Sucesos

Espontáneo homenaje a la “Bruja Córdoba”

argelio entierro

Hijos del manager agradecieron el amor filial de los chinandeganos al cubano legendario.

Las canciones resonaron; “Cuando Salí de Cuba” de Celia Cruz, y Guantanamera”, de Joseito Fernández y el doctor  Horacio Parisi, en la despedida del legendario jugador cubano, manager, entrenador, chef y bailarín Argelio Córdoba Aguiar, al salir el féretro del templo parroquial de Santa Ana.

Tras la misa de cuerpo presente a las 4: 00 de la tarde, se dejó escuchar el reconocido son cubano y Sergio Córdoba, uno de los hijos del legendario manager  dispuso tomar el micrófono, cantar y destacar a la tierra de Rubén Darío, el general Augusto C. Sandino y Chinandega que acogió a su padre.

No faltaron los homenajes y poemas de Alberto Ubilla, el funcionario Iván García, secretario general de Feniba, el doctor Gerardo Gallo y de Julio Juárez, lanzador leones de la Selección Nacional en el mundial de beisbol “Nicaragua Amiga 1972”.

ARTIFICE DEL AMOR AL BEISBOL

Roberto Carrión Cano que ha seguido de cerca la vida de Argelio Córdoba y los grandes jugadores desde la década de los setentas dijo que la Bruja Córdoba, fue el promotor de ponerle chispa al juego de la pelota y con los campeonatos del conjunto naranjero en 1970 y 1971 provocó que los chinandeganos tengan pasión por el beisbol y los campos deportivos y el Estadio Municipal “Efraín Tijerino Mazariego” se colme de fanáticos durante los campeonatos.

“Esos triunfos de la mano de Argelio para chinandegana hacían que se llenara de fanáticos el campo Cañita y por eso la necesidad de construir el estadio en 1972”, recordó Carrión.

SALVO A LOS JOVENES

Monseñor Jaime Guillermo Ramos, refirió que la lucha de Argelio Córdoba para instar a los jóvenes al deporte y así los salvo de malas prácticas en la vida.

Al sepelio arribaron sus hijos Sergio e Isolina que viven en El Salvador, además de Rafael que acompañaba a su padre y Walter el menor que vive en Managua.

“Mi padre decía que fuéramos alguien en la vida.
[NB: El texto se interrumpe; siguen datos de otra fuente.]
[src/rtl/core/ifr_pkg.sv]
`default_nettype none
package ifr_pkg;

    // Configuration register indexes (byte address = 4 * index)
    localparam logic [2:0] REG_FLAG      = 3'd0;
    localparam logic [2:0] REG_ESCAPE    = 3'd1;
    localparam logic [2:0] REG_ADDRESS   = 3'd2;
    localparam logic [2:0] REG_SEQ_ZERO  = 3'd3;
    localparam logic [2:0] REG_SEQ_MASK  = 3'd4;
    localparam logic [2:0] REG_START     = 3'd5;
    localparam logic [2:0] REG_END       = 3'd6;
    localparam logic [2:0] REG_INFO      = 3'd7;

    localparam int unsigned PADDR_W = 5;
    localparam int unsigned PDATA_W = 32;

    // Register reset values
    localparam logic [7:0] RST_FLAG     = 8'h7E;
    localparam logic [7:0] RST_ESCAPE   = 8'h7D;
    localparam logic [7:0] RST_ADDRESS  = 8'h03;
    localparam logic [7:0] RST_SEQ_ZERO = 8'h00;
    localparam logic [7:0] RST_SEQ_MASK = 8'h40;
    localparam logic [7:0] RST_START    = 8'h02;
    localparam logic [7:0] RST_END      = 8'h03;
    localparam logic [7:0] RST_INFO     = 8'h01;

    // Byte stuffing transform
    localparam logic [7:0] STUFF_XOR = 8'h20;

    // Frame status codes
    localparam logic [1:0] STATUS_NEW   = 2'd0;
    localparam logic [1:0] STATUS_DUP   = 2'd1;
    localparam logic [1:0] STATUS_ERROR = 2'd2;

    // Packet kind codes
    localparam logic [1:0] KIND_START = 2'd0;
    localparam logic [1:0] KIND_END   = 2'd1;
    localparam logic [1:0] KIND_INFO  = 2'd2;

    // Result queue
    localparam int unsigned QDEPTH = 4;
    localparam int unsigned QPTR_W = $clog2(QDEPTH);
    localparam int unsigned QCNT_W = $clog2(QDEPTH + 1);

    typedef struct packed {
        logic [7:0] flag_byte;
        logic [7:0] escape_byte;
        logic [7:0] address_byte;
        logic [7:0] seq_zero_control;
        logic [7:0] seq_toggle_mask;
        logic [7:0] start_type;
        logic [7:0] end_type;
        logic [7:0] info_type;
    } t_cfg;

    typedef struct packed {
        logic [7:0] out_byte;
        logic       data_valid;
        logic       frame_done;
        logic [1:0] frame_status;
        logic [1:0] packet_kind;
        logic       reply_reject;
        logic       reply_number;
        logic       last;
    } t_result;

endpackage
`default_nettype wire

[src/rtl/core/info_frame_receiver.sv]
// Path: an accepted byte is held in the input register, parsed combinationally and
//   written into the result queue, whose head entry drives the outputs.
// Throughput: one byte per cycle while the queue has room for two results; a lone
//   escape gives two results, and the four-entry result queue absorbs the burst.
// Reset: synchronous active-low i_rst_n clears parse state, queue and config
//   registers (to their default values); no clearing pass is needed.
`default_nettype none
module info_frame_receiver
    import ifr_pkg::*;
(
    input  wire logic               i_clk,
    input  wire logic               i_rst_n,
    input  wire logic               psel,
    input  wire logic               penable,
    input  wire logic               pwrite,
    input  wire logic [PADDR_W-1:0] paddr,
    input  wire logic [PDATA_W-1:0] pwdata,
    output logic      [PDATA_W-1:0] prdata,
    output logic                    pready,
    input  wire logic               i_rx_valid,
    output logic                    o_rx_ready,
    input  wire logic [7:0]         i_rx_byte,
    output logic                    o_res_valid,
    input  wire logic               i_res_ready,
    output logic [7:0]              o_out_byte,
    output logic                    o_data_valid,
    output logic                    o_frame_done,
    output logic [1:0]              o_frame_status,
    output logic [1:0]              o_packet_kind,
    output logic                    o_reply_reject,
    output logic                    o_reply_number,
    output logic                    o_last
);

    t_cfg       cfg;
    logic       r_in_valid;
    logic [7:0] r_in_byte;
    logic       room;
    logic       fire;
    t_result    res0, res1, res_out;
    logic [1:0] res_cnt;

    ifr_cfg_regs u_cfg (
        .i_clk   (i_clk),
        .i_rst_n (i_rst_n),
        .psel    (psel),
        .penable (penable),
        .pwrite  (pwrite),
        .paddr   (paddr),
        .pwdata  (pwdata),
        .prdata  (prdata),
        .pready  (pready),
        .o_cfg   (cfg)
    );

    // Input register: moves on when the queue has room for two results
    assign fire       = r_in_valid & room;
    assign o_rx_ready = ~r_in_valid | room;

    always_ff @(posedge i_clk) begin
        if (!i_rst_n) begin
            r_in_valid <= 1'b0;
        end else if (o_rx_ready) begin
            r_in_valid <= i_rx_valid;
        end
    end

    always_ff @(posedge i_clk) begin
        if (o_rx_ready && i_rx_valid) r_in_byte <= i_rx_byte;
    end

    ifr_parser u_parser (
        .i_clk   (i_clk),
        .i_rst_n (i_rst_n),
        .i_cfg   (cfg),
        .i_fire  (fire),
        .i_byte  (r_in_byte),
        .o_res0  (res0),
        .o_res1  (res1),
        .o_count (res_cnt)
    );

    ifr_out_queue u_queue (
        .i_clk   (i_clk),
        .i_rst_n (i_rst_n),
        .i_res0  (res0),
        .i_res1  (res1),
        .i_count (res_cnt),
        .o_room  (room),
        .o_valid (o_res_valid),
        .i_ready (i_res_ready),
        .o_res   (res_out)
    );

    assign o_out_byte     = res_out.out_byte;
    assign o_data_valid   = res_out.data_valid;
    assign o_frame_done   = res_out.frame_done;
    assign o_frame_status = res_out.frame_status;
    assign o_packet_kind  = res_out.packet_kind;
    assign o_reply_reject = res_out.reply_reject;
    assign o_reply_number = res_out.reply_number;
    assign o_last         = res_out.last;

endmodule
`default_nettype wire

[src/rtl/core/ifr_cfg_regs.sv]
`default_nettype none
module ifr_cfg_regs
    import ifr_pkg::*;
(
    input  wire logic               i_clk,
    input  wire logic               i_rst_n,
    input  wire logic               psel,
    input  wire logic               penable,
    input  wire logic               pwrite,
    input  wire logic [PADDR_W-1:0] paddr,
    input  wire logic [PDATA_W-1:0] pwdata,
    output logic      [PDATA_W-1:0] prdata,
    output logic                    pready,
    output t_cfg                    o_cfg
);

    t_cfg       r_cfg;
    logic       wr_en;
    logic [2:0] reg_idx;
    logic [7:0] wr_val;
    logic [7:0] rd_val;

    assign wr_en   = psel & penable & pwrite;
    assign reg_idx = paddr[PADDR_W-1:2];
    assign wr_val  = pwdata[7:0];
    assign pready  = 1'b1;

    // Register writes
    always_ff @(posedge i_clk) begin
        if (!i_rst_n) begin
            r_cfg.flag_byte        <= RST_FLAG;
            r_cfg.escape_byte      <= RST_ESCAPE;
            r_cfg.address_byte     <= RST_ADDRESS;
            r_cfg.seq_zero_control <= RST_SEQ_ZERO;
            r_cfg.seq_toggle_mask  <= RST_SEQ_MASK;
            r_cfg.start_type       <= RST_START;
            r_cfg.end_type         <= RST_END;
            r_cfg.info_type        <= RST_INFO;
        end else if (wr_en) begin
            case (reg_idx)
                REG_FLAG:     r_cfg.flag_byte        <= wr_val;
                REG_ESCAPE:   r_cfg.escape_byte      <= wr_val;
                REG_ADDRESS:  r_cfg.address_byte     <= wr_val;
                REG_SEQ_ZERO: r_cfg.seq_zero_control <= wr_val;
                REG_SEQ_MASK: r_cfg.seq_toggle_mask  <= wr_val;
                REG_START:    r_cfg.start_type       <= wr_val;
                REG_END:      r_cfg.end_type         <= wr_val;
                REG_INFO:     r_cfg.info_type        <= wr_val;
                default: ;
            endcase
        end
    end

    // Read mux
    always_comb begin
        case (reg_idx)
            REG_FLAG:     rd_val = r_cfg.flag_byte;
            REG_ESCAPE:   rd_val = r_cfg.escape_byte;
            REG_ADDRESS:  rd_val = r_cfg.address_byte;
            REG_SEQ_ZERO: rd_val = r_cfg.seq_zero_control;
            REG_SEQ_MASK: rd_val = r_cfg.seq_toggle_mask;
            REG_START:    rd_val = r_cfg.start_type;
            REG_END:      rd_val = r_cfg.end_type;
            REG_INFO:     rd_val = r_cfg.info_type;
            default:      rd_val = 8'h00;
        endcase
    end

    assign prdata = {{(PDATA_W-8){1'b0}}, rd_val};
    assign o_cfg  = r_cfg;

endmodule
`default_nettype wire

[src/rtl/core/ifr_parser.sv]
`default_nettype none
module ifr_parser
    import ifr_pkg::*;
(
    input  wire logic       i_clk,
    input  wire logic       i_rst_n,
    input  wire t_cfg       i_cfg,
    input  wire logic       i_fire,
    input  wire logic [7:0] i_byte,
    output t_result         o_res0,
    output t_result         o_res1,
    output logic [1:0]      o_count
);

    localparam logic [2:0] PH_IDLE    = 3'd0;
    localparam logic [2:0] PH_FLAG    = 3'd1;
    localparam logic [2:0] PH_ADDR    = 3'd2;
    localparam logic [2:0] PH_CTRL    = 3'd3;
    localparam logic [2:0] PH_HDR_OK  = 3'd4;
    localparam logic [2:0] PH_PAYLOAD = 3'd5;

    logic [2:0] r_phase,  n_phase;
    logic       r_exp,    n_exp;
    logic       r_dup,    n_dup;
    logic       r_rej,    n_rej;
    logic       r_esc,    n_esc;
    logic [7:0] r_check,  n_check;
    logic [1:0] r_kind,   n_kind;

    logic [7:0] ctl_exp;
    logic [7:0] ctl_prev;
    logic [7:0] ctl_hdr;
    logic       is_flag;
    logic       is_type;
    t_result    res0, res1;
    logic [1:0] cnt;

    assign ctl_exp  = i_cfg.seq_zero_control ^ (r_exp ? i_cfg.seq_toggle_mask : 8'h00);
    assign ctl_prev = i_cfg.seq_zero_control ^ (r_exp ? 8'h00 : i_cfg.seq_toggle_mask);
    assign ctl_hdr  = i_cfg.address_byte ^ (r_dup ? ctl_prev : ctl_exp);
    assign is_flag  = (i_byte == i_cfg.flag_byte);
    assign is_type  = (i_byte == i_cfg.start_type) || (i_byte == i_cfg.end_type)
                   || (i_byte == i_cfg.info_type);

    // Next state and results for one byte
    always_comb begin
        n_phase = r_phase;
        n_exp   = r_exp;
        n_dup   = r_dup;
        n_rej   = r_rej;
        n_esc   = r_esc;
        n_check = r_check;
        n_kind  = r_kind;
        res0    = '0;
        res1    = '0;
        cnt     = 2'd0;

        case (r_phase)
            PH_FLAG: begin
                if (i_byte == i_cfg.address_byte) begin
                    n_phase = PH_ADDR;
                    n_dup   = 1'b0;
                end else if (!is_flag) begin
                    n_phase = PH_IDLE;
                end
            end
            PH_ADDR: begin
                if (i_byte == ctl_exp) begin
                    n_dup   = 1'b0;
                    n_phase = PH_CTRL;
                end else if (i_byte == ctl_prev) begin
                    n_dup   = 1'b1;
                    n_phase = PH_CTRL;
                end else begin
                    n_phase = PH_IDLE;
                end
            end
            PH_CTRL: begin
                if (i_byte == ctl_hdr) n_phase = PH_HDR_OK;
                else if (is_flag)      n_phase = PH_FLAG;
                else                   n_phase = PH_IDLE;
            end
            PH_HDR_OK: begin
                if (is_type) begin
                    if (i_byte == i_cfg.start_type)    n_kind = KIND_START;
                    else if (i_byte == i_cfg.end_type) n_kind = KIND_END;
                    else                               n_kind = KIND_INFO;
                    n_check          = i_byte;
                    n_esc            = 1'b0;
                    n_phase          = PH_PAYLOAD;
                    res0.out_byte    = i_byte;
                    res0.data_valid  = 1'b1;
                    cnt              = 2'd1;
                end else if (is_flag) begin
                    n_phase = PH_FLAG;
                end else begin
                    n_phase = PH_IDLE;
                end
            end
            PH_PAYLOAD: begin
                if (r_esc) begin
                    // byte after an escape: stuffed flag, stuffed escape or lone escape
                    n_esc           = 1'b0;
                    res0.data_valid = 1'b1;
                    cnt             = 2'd1;
                    if (i_byte == (i_cfg.flag_byte ^ STUFF_XOR)) begin
                        n_check       = r_check ^ i_cfg.flag_byte;
                        res0.out_byte = i_cfg.flag_byte;
                    end else if (i_byte == (i_cfg.escape_byte ^ STUFF_XOR)) begin
                        n_check       = r_check ^ i_cfg.escape_byte;
                        res0.out_byte = i_cfg.escape_byte;
                    end else begin
                        n_check         = r_check ^ i_cfg.escape_byte ^ i_byte;
                        res0.out_byte   = i_cfg.escape_byte;
                        res1.out_byte   = i_byte;
                        res1.data_valid = 1'b1;
                        cnt             = 2'd2;
                    end
                end else if (is_flag) begin
                    // closing flag
                    res0.frame_done = 1'b1;
                    cnt             = 2'd1;
                    n_phase         = PH_IDLE;
                    if (r_check == 8'h00) begin
                        n_rej = 1'b0;
                        if (r_dup && !r_rej) begin
                            res0.frame_status = STATUS_DUP;
                        end else begin
                            n_dup             = 1'b0;
                            n_exp             = ~r_exp;
                            res0.frame_status = STATUS_NEW;
                        end
                    end else begin
                        n_rej             = 1'b1;
                        res0.frame_status = STATUS_ERROR;
                        res0.reply_reject = 1'b1;
                    end
                    res0.reply_number = n_exp;
                end else if (i_byte == i_cfg.escape_byte) begin
                    n_esc = 1'b1;
                end else begin
                    n_check         = r_check ^ i_byte;
                    res0.out_byte   = i_byte;
                    res0.data_valid = 1'b1;
                    cnt             = 2'd1;
                end
            end
            default: begin
                n_phase = is_flag ? PH_FLAG : PH_IDLE;
            end
        endcase

        res0.packet_kind = n_kind;
        res1.packet_kind = n_kind;
        res0.last        = (cnt == 2'd1);
        res1.last        = (cnt == 2'd2);
    end

    // Parse state
    always_ff @(posedge i_clk) begin
        if (!i_rst_n) begin
            r_phase <= PH_IDLE;
            r_exp   <= 1'b0;
            r_dup   <= 1'b0;
            r_rej   <= 1'b0;
            r_esc   <= 1'b0;
            r_check <= 8'h00;
            r_kind  <= KIND_START;
        end else if (i_fire) begin
            r_phase <= n_phase;
            r_exp   <= n_exp;
            r_dup   <= n_dup;
            r_rej   <= n_rej;
            r_esc   <= n_esc;
            r_check <= n_check;
            r_kind  <= n_kind;
        end
    end

    assign o_res0  = res0;
    assign o_res1  = res1;
    assign o_count = i_fire ? cnt : 2'd0;

endmodule
`default_nettype wire

[src/rtl/core/ifr_out_queue.sv]
`default_nettype none
module ifr_out_queue
    import ifr_pkg::*;
(
    input  wire logic       i_clk,
    input  wire logic       i_rst_n,
    input  wire t_result    i_res0,
    input  wire t_result    i_res1,
    input  wire logic [1:0] i_count,
    output logic            o_room,
    output logic            o_valid,
    input  wire logic       i_ready,
    output t_result         o_res
);

    t_result           r_mem [QDEPTH];
    logic [QPTR_W-1:0] r_wr, r_rd;
    logic [QCNT_W-1:0] r_cnt, n_cnt;
    logic              pop;
    logic [QPTR_W-1:0] wr_next;

    assign pop     = o_valid & i_ready;
    assign wr_next = r_wr + QPTR_W'(1);
    assign o_valid = (r_cnt != '0);
    assign o_room  = (r_cnt <= QCNT_W'(QDEPTH - 2));
    assign o_res   = r_mem[r_rd];

    // Entry storage
    always_ff @(posedge i_clk) begin
        if (i_count != 2'd0) r_mem[r_wr]    <= i_res0;
        if (i_count == 2'd2) r_mem[wr_next] <= i_res1;
    end

    always_comb begin
        n_cnt = r_cnt + QCNT_W'(i_count) - QCNT_W'(pop);
    end

    // Pointers and fill count
    always_ff @(posedge i_clk) begin
        if (!i_rst_n) begin
            r_wr  <= '0;
            r_rd  <= '0;
            r_cnt <= '0;
        end else begin
            r_wr  <= r_wr + QPTR_W'(i_count);
            if (pop) r_rd <= r_rd + QPTR_W'(1);
            r_cnt <= n_cnt;
        end
    end

endmodule
`default_nettype wire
Mi padre vive en mi corazón, siento que si le hubieran dado una escuela de entrenamientos de infantes seguiría viviendo, porque su pasión era el beisbol. Amo a mi Chinandega también y agradezco el apoyo a mi padre del gobierno ante su enfermedad”, dijo Isolina Córdoba Rojas, acompañada de Débora su hija.